Return only those lines of the records below in which "constraint" appears.

[Data section Boundary: Start]

<file path="config.mk">
export PLATFORM = sky130hd
export DESIGN_NAME = fen_board_parser_core_flat
export DESIGN_NICKNAME = d
export VERILOG_FILES = /design/src/design/fbp_pkg.sv /design/src/design/fbp_if.sv /design/src/design/fbp_front.sv /design/src/design/fbp_queue.sv /design/src/design/fbp_back.sv /design/src/design/fen_board_parser_core.sv /design/src/flat_wrapper.sv
export SDC_FILE = /design/constraint.sdc
export NUM_CORES = 2
export LEC_CHECK = 0
export BUFFER_PORTS_ARGS = -buffer_cell sky130_fd_sc_hd__buf_2
export CORE_UTILIZATION = 60
export CTS_BUF_LIST = sky130_fd_sc_hd__clkbuf_4
export DETAILED_ROUTE_END_ITERATION = 7
export PLACE_DENSITY_LB_ADDON = 0.1
export SETUP_SLACK_MARGIN = 0.15
export SLEW_MARGIN = 0
export SYNTH_ARGS = -nofsm -noshare
export SYNTH_HDL_FRONTEND = slang
export SYNTH_SLANG_ARGS = --single-unit
</file>
<file path="constraint.sdc">
create_clock -name clk -period 9.4 [get_ports clk]
set_input_delay 0.47 -clock clk [delete_from_list [all_inputs] [get_ports clk]]
set_output_delay 0.47 -clock clk [all_outputs]
set_load 0.02 [all_outputs]
</file>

[Data section Boundary: End]

> [Written response]:
export SDC_FILE = /design/constraint.sdc
<file path="constraint.sdc">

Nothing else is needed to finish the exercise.